● **Your assignment**: Repeat the entries below exactly. Begin with the first line and end with the line that contains "create_clock -name core_clock".

(Dataset items)
=== Begin Enclosure ===

What follows belongs to an exercise in optimizing a design on an open flow for small area; a production flow would make more cautious choices.
The RTL was checked by simulation tests, not by an equivalence proof against the original design.

==> 01-07: inputs <==
// hft_accelerator
module hft_accelerator #(
    parameter CLK_FREQ = 5_000_000,
    parameter BAUD_RATE = 115200
)(
    input  logic clk,
    input  logic rst,
    input  logic uart_rx,
    output logic uart_tx
);
export LEC_CHECK = 0
export CAP_MARGIN = 20
export CORE_MARGIN = 2
export CORE_UTILIZATION = 72
export SLEW_MARGIN = 20
create_clock -name core_clock -period 200.0 [get_ports {clk}]
standard.sh (not shown) runs the stock make flow with config.mk's settings and CLKGATE_MAP_FILE= SYNTH_SCRIPT=/design/flow/synth_recipe.tcl, a recipe that flattens the netlist after the stock synthesis.
==> flow/flow/run.sh <==
#!/bin/bash
# The standard layout (standard.sh) with two changes:
#  * synthesis maps combinational logic with an area-oriented ABC script and
#    without half/full-adder cell extraction (registers are unchanged);
#  * the clock tree is built from clkbuf_8 leaf buffers in small clusters,
#    without dummy loads.
set -euo pipefail
W=$(pwd)
export FLOW_SYNTH_TCL=$W/synth_recipe.tcl
export AREA_ABC_SCRIPT=$W/flow/abc_area.script
export CTS_ARGS="-sink_clustering_enable -repair_clock_nets -dont_use_dummy_load -buf_list sky130_fd_sc_hd__clkbuf_8 -root_buf sky130_fd_sc_hd__clkbuf_16 -sink_clustering_size 16 -sink_clustering_max_diameter 45"
sed -e "s|SYNTH_SCRIPT=[^ ]*|SYNTH_SCRIPT=$W/flow/area_synth.tcl ADDER_MAP_FILE=|" standard.sh > area_standard.sh
grep -q "SYNTH_SCRIPT=$W/flow/area_synth.tcl" area_standard.sh
bash area_standard.sh > flow_make.log 2>&1
==> flow/flow/abc_area.script <==
strash
&get -n
&fraig -x
&put
dc2
strash
&get -n
&dch -f
&nf -R 1000
&put
==> flow/flow/area_synth.tcl <==
# The standard synthesis (synth_recipe.tcl), except that ABC maps the
# combinational logic with an area-oriented script (flow/abc_area.script) and
# without the speed script's timing constraints. Registers are not affected:
# the flip-flop mapping and naming happen before ABC runs.
proc abc {args} {
  set out {}
  set skip 0
  foreach a $args {
    if {$skip} { set skip 0; continue }
    if {$a eq "-script" || $a eq "-constr" || $a eq "-D"} { set skip 1; continue }
    lappend out $a
  }
  if {[lsearch $out "-dff"] >= 0} { yosys abc {*}$args; return }
  yosys abc -script $::env(AREA_ABC_SCRIPT) {*}$out
}
source $::env(FLOW_SYNTH_TCL)
==> 04-04: changes against 01-07 <==
==> flow/run.sh (new file) <==
#!/bin/bash
# synth_recipe.tcl (not shown) runs the flow's synth.tcl, then flattens the netlist and writes it again
# the make line also repeats each setting of config.mk as NAME=value (left out here)
make -C /OpenROAD-flow-scripts/flow DESIGN_CONFIG=/design/flow/config.mk WORK_HOME=/design/flow/orfs CLKGATE_MAP_FILE= SYNTH_SCRIPT=/design/flow/synth_recipe.tcl finish
Settings changed: CORE_UTILIZATION 72 to 85, CTS_BUF_LIST set to sky130_fd_sc_hd__clkbuf_4, CTS_CLUSTER_DIAMETER set to 40, CTS_CLUSTER_SIZE set to 10.
removed: flow/flow/run.sh
removed: flow/flow/abc_area.script
removed: flow/flow/area_synth.tcl
removed: flow/standard.sh
==> 10-03: changes against 01-07 <==
--- a/flow/design.v
+++ b/flow/design.v
@@ -79,58 +79,49 @@
     wire s2  = s1 ^ y2 ^ ci2;
     wire co2 = (s1 & y2) | (s1 & ci2) | (y2 & ci2);
     wire bwi  = ~ph0 & c0;
     wire dd   = a ^ b ^ bwi;
     wire bwo  = (~a & b) | (~(a ^ b) & bwi);
     wire nzo  = (~ph0 & c1) | dd;
     wire kb   = K_BUY[ph];
     wire ks   = K_SELL[ph];
-    wire b1i  = ~ph0 & c1;
+    wire b1i  = ~ph0 & sub;
     wire b1o  = (~s1 & kb) | (~(s1 ^ kb) & b1i);
     wire b2i  = ~ph0 & pos;
     wire b2o  = (~s1 & ks) | (~(s1 ^ ks) & b2i);
     logic [13:0] pin;                        
     always_comb begin
         pin[0] = rx_wr ? rxs : (shift ? pr[13][31] : pr[0][31]);
         for (int k = 1; k < 13; k++)
             pin[k] = shift ? tl[k-1] : tl[k];
-        if (l_pass)      pin[13] = s2;
-        else if (d_pass) pin[13] = s1;
+        if (l_pass | d_pass) pin[13] = s2;
         else             pin[13] = shift ? pr[12][31] : pr[13][31];
     end
     for (genvar k = 0; k < 14; k++) begin : g_ring
         assign tl[k] = pr[k][31];
         always_ff @(posedge clk)
             pr[k] <= {pr[k][30:0], pin[k]};
     end
     always_ff @(posedge clk) begin
         acc[31:1] <= acc[30:0];
         if (run & (pc == 6'd3))   acc[0] <= 1'b0;
-        else if (g_add)           acc[0] <= s2;
         else if (d_pass)          acc[0] <= a27;
-        else if (div_p | mul_p)   acc[0] <= s1;
+        else if (g_add | div_p | mul_p) acc[0] <= s2;
         else                      acc[0] <= at;
         qr <= {qr[14:0], qin};
         adel <= at;
         rxs <= uart_rx;
     end
     always_ff @(posedge clk) begin
-        if (g_cmp) begin
-            c0 <= bwo;
-            c1 <= nzo;
-            if (ph31) pos <= ~dd & nzo;
-        end else if (gl) begin
-            c0 <= co1;
-            c1 <= co2;
-        end else if (d_pass | div_p | mul_p) begin
-            c0 <= co1;
-        end
+        c0 <= g_cmp ? bwo : co1;
+        c1 <= g_cmp ? nzo : co2;
+        if (g_cmp & ph31) pos <= ~dd & nzo;
         if (mlast) begin
-            c1  <= ph31 ? (~holding & b1o) : b1o;     
+            sub <= ph31 ? (~holding & b1o) : b1o;     
             pos <= ph31 ? ( holding & ~b2o) : b2o;    
         end
         if (d_pass) begin
             sub  <= 1'b1;
             alnz <= (~ph0 & alnz) | m27;
         end else if (div_p & ph31) begin
             sub <= ~s1;
         end
@@ -179,17 +170,17 @@
                     run   <= 1'b0;
                     txact <= 1'b1;
                     timer <= 6'd0;
                     bitc  <= 4'd0;
                     tx    <= 1'b0;
                 end
             end
             if (txact & ~bitc[3] & (ph == {bcnt, bitc[2:0]}))
-                nb <= (bcnt == 2'd0) ? ((bitc[2:0] == 3'd0) ? c1 :
+                nb <= (bcnt == 2'd0) ? ((bitc[2:0] == 3'd0) ? sub :
                                         (bitc[2:0] == 3'd1) ? pos : 1'b0)
                                      : acc[27];
             if (txact & t_end) begin
                 if (bitc == 4'd9) begin
                     bitc <= 4'd0;
                     if (bcnt == 2'd2) begin
                         txact <= 1'b0;
                         bcnt  <= 2'd0;
==> flow/flow/run.sh (replaced) <==
#!/bin/bash
# The standard layout (standard.sh) with two changes:
#  * synthesis maps combinational logic with an area-oriented ABC script and
#    without half/full-adder cell extraction (registers are unchanged);
#  * the clock tree is built from clkbuf_8 leaf buffers in small clusters,
#    without dummy loads.
set -euo pipefail
W=$(pwd)
export FLOW_SYNTH_TCL=$W/synth_recipe.tcl
export AREA_ABC_SCRIPT=$W/flow/abc_area.script
export CTS_ARGS="-sink_clustering_enable -repair_clock_nets -dont_use_dummy_load -buf_list sky130_fd_sc_hd__clkbuf_4 -root_buf sky130_fd_sc_hd__clkbuf_4 -sink_clustering_size 11 -sink_clustering_max_diameter 35"
sed -e "s|SYNTH_SCRIPT=[^ ]*|SYNTH_SCRIPT=$W/flow/area_synth.tcl ADDER_MAP_FILE=|" standard.sh > area_standard.sh
grep -q "SYNTH_SCRIPT=$W/flow/area_synth.tcl" area_standard.sh
bash area_standard.sh > flow_make.log 2>&1
==> flow/flow/abc_area.script (replaced) <==
strash
&get -n
&fraig -x
&deepsyn -T 60
&put
strash
&get -n
&dch -f
&nf -R 1000
&put
strash
&get -n
&dch -f
&nf -R 1000
&put
==> 12-16: changes against 01-07 <==
--- a/flow/design.v
+++ b/flow/design.v
@@ -79,58 +79,49 @@
     wire s2  = s1 ^ y2 ^ ci2;
     wire co2 = (s1 & y2) | (s1 & ci2) | (y2 & ci2);
     wire bwi  = ~ph0 & c0;
     wire dd   = a ^ b ^ bwi;
     wire bwo  = (~a & b) | (~(a ^ b) & bwi);
     wire nzo  = (~ph0 & c1) | dd;
     wire kb   = K_BUY[ph];
     wire ks   = K_SELL[ph];
-    wire b1i  = ~ph0 & c1;
+    wire b1i  = ~ph0 & sub;
     wire b1o  = (~s1 & kb) | (~(s1 ^ kb) & b1i);
     wire b2i  = ~ph0 & pos;
     wire b2o  = (~s1 & ks) | (~(s1 ^ ks) & b2i);
     logic [13:0] pin;                        
     always_comb begin
         pin[0] = rx_wr ? rxs : (shift ? pr[13][31] : pr[0][31]);
         for (int k = 1; k < 13; k++)
             pin[k] = shift ? tl[k-1] : tl[k];
-        if (l_pass)      pin[13] = s2;
-        else if (d_pass) pin[13] = s1;
+        if (l_pass | d_pass) pin[13] = s2;
         else             pin[13] = shift ? pr[12][31] : pr[13][31];
     end
     for (genvar k = 0; k < 14; k++) begin : g_ring
         assign tl[k] = pr[k][31];
         always_ff @(posedge clk)
             pr[k] <= {pr[k][30:0], pin[k]};
     end
     always_ff @(posedge clk) begin
         acc[31:1] <= acc[30:0];
         if (run & (pc == 6'd3))   acc[0] <= 1'b0;
-        else if (g_add)           acc[0] <= s2;
         else if (d_pass)          acc[0] <= a27;
-        else if (div_p | mul_p)   acc[0] <= s1;
+        else if (g_add | div_p | mul_p) acc[0] <= s2;
         else                      acc[0] <= at;
         qr <= {qr[14:0], qin};
         adel <= at;
         rxs <= uart_rx;
     end
     always_ff @(posedge clk) begin
-        if (g_cmp) begin
-            c0 <= bwo;
-            c1 <= nzo;
-            if (ph31) pos <= ~dd & nzo;
-        end else if (gl) begin
-            c0 <= co1;
-            c1 <= co2;
-        end else if (d_pass | div_p | mul_p) begin
-            c0 <= co1;
-        end
+        c0 <= g_cmp ? bwo : co1;
+        c1 <= g_cmp ? nzo : co2;
+        if (g_cmp & ph31) pos <= ~dd & nzo;
         if (mlast) begin
-            c1  <= ph31 ? (~holding & b1o) : b1o;     
+            sub <= ph31 ? (~holding & b1o) : b1o;     
             pos <= ph31 ? ( holding & ~b2o) : b2o;    
         end
         if (d_pass) begin
             sub  <= 1'b1;
             alnz <= (~ph0 & alnz) | m27;
         end else if (div_p & ph31) begin
             sub <= ~s1;
         end
@@ -179,17 +170,17 @@
                     run   <= 1'b0;
                     txact <= 1'b1;
                     timer <= 6'd0;
                     bitc  <= 4'd0;
                     tx    <= 1'b0;
                 end
             end
             if (txact & ~bitc[3] & (ph == {bcnt, bitc[2:0]}))
-                nb <= (bcnt == 2'd0) ? ((bitc[2:0] == 3'd0) ? c1 :
+                nb <= (bcnt == 2'd0) ? ((bitc[2:0] == 3'd0) ? sub :
                                         (bitc[2:0] == 3'd1) ? pos : 1'b0)
                                      : acc[27];
             if (txact & t_end) begin
                 if (bitc == 4'd9) begin
                     bitc <= 4'd0;
                     if (bcnt == 2'd2) begin
                         txact <= 1'b0;
                         bcnt  <= 2'd0;
==> flow/flow/run.sh (replaced) <==
#!/bin/bash
# The standard layout (standard.sh) with two changes:
#  * synthesis maps combinational logic with an area-oriented ABC script and
#    without half/full-adder cell extraction (registers are unchanged);
#  * the clock tree is built from clkbuf_8 leaf buffers in small clusters,
#    without dummy loads.
set -euo pipefail
W=$(pwd)
export FLOW_SYNTH_TCL=$W/synth_recipe.tcl
export AREA_ABC_SCRIPT=$W/flow/abc_area.script
export CTS_ARGS="-sink_clustering_enable -repair_clock_nets -dont_use_dummy_load -buf_list sky130_fd_sc_hd__clkbuf_4 -root_buf sky130_fd_sc_hd__clkbuf_4 -sink_clustering_size 12 -sink_clustering_max_diameter 35"
sed -e "s|SYNTH_SCRIPT=[^ ]*|SYNTH_SCRIPT=$W/flow/area_synth.tcl ADDER_MAP_FILE=|" standard.sh > area_standard.sh
grep -q "SYNTH_SCRIPT=$W/flow/area_synth.tcl" area_standard.sh
bash area_standard.sh > flow_make.log 2>&1
==> flow/flow/abc_area.script (replaced) <==
strash
&get -n
&fraig -x
&deepsyn -T 60
&put
strash
&get -n
&dch -f
&nf -R 1000
&put
strash
&get -n
&dch -f
&nf -R 1000
&put
Settings changed: CORE_UTILIZATION 72 to 60.
==> summary of the runs <==
- 10-03 completed with no timing, DRC or antenna violations. 04-04 stopped in detailed placement. 01-07 completed without violations. 12-16 completed with no timing, DRC or antenna violations.
- The lowest maximum frequency belongs to 10-03, the highest to 01-07.
- Via count: 12-16 < 10-03 < 01-07.
- Against 10-03, the register-to-register slack of 12-16 is higher by 370 ps.
- Sequential cell count is the same in 01-07 and 10-03.

port drivers added, routing unchanged:
How much do the figures lean on ideal ports? The routed layouts below were timed once more, with nothing changed but the port constraints. Step 1 sets driving cells, clkbuf_16 on the clock port and buf_2 on the other inputs (assumed; they add their load-dependent delay and slew). Step 2 moves the port delays by t, midway between the first and last clock arrival at a register: inputs arrive t later, outputs are due t later. That takes back most of the time a late clock gives input paths. Three values: ideal ports, drivers, drivers and shift; two values: the first two.
run | t (ns) | setup WS [ns] | hold slack, ns
01-07 | 0.534 | 158.671 / 158.627 / 158.188 | 0.277 / 0.277 / 0.277
10-03 | 0.684 | 158.441 / 158.402 / 158.079 | 0.273 / 0.273 / 0.273
12-16 | 0.668 | 158.511 / 158.474 / 158.187 | 0.271 / 0.271 / 0.271
After both steps every run listed still meets setup and hold. For 01-07, which loses most, drivers alone change the setup slack by -0.044 ns; drivers and shift together by -0.483 ns.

=== End Enclosure ===

● **Completed exercise**:
What follows belongs to an exercise in optimizing a design on an open flow for small area; a production flow would make more cautious choices.
The RTL was checked by simulation tests, not by an equivalence proof against the original design.

==> 01-07: inputs <==
// hft_accelerator
module hft_accelerator #(
    parameter CLK_FREQ = 5_000_000,
    parameter BAUD_RATE = 115200
)(
    input  logic clk,
    input  logic rst,
    input  logic uart_rx,
    output logic uart_tx
);
export LEC_CHECK = 0
export CAP_MARGIN = 20
export CORE_MARGIN = 2
export CORE_UTILIZATION = 72
export SLEW_MARGIN = 20
create_clock -name core_clock -period 200.0 [get_ports {clk}]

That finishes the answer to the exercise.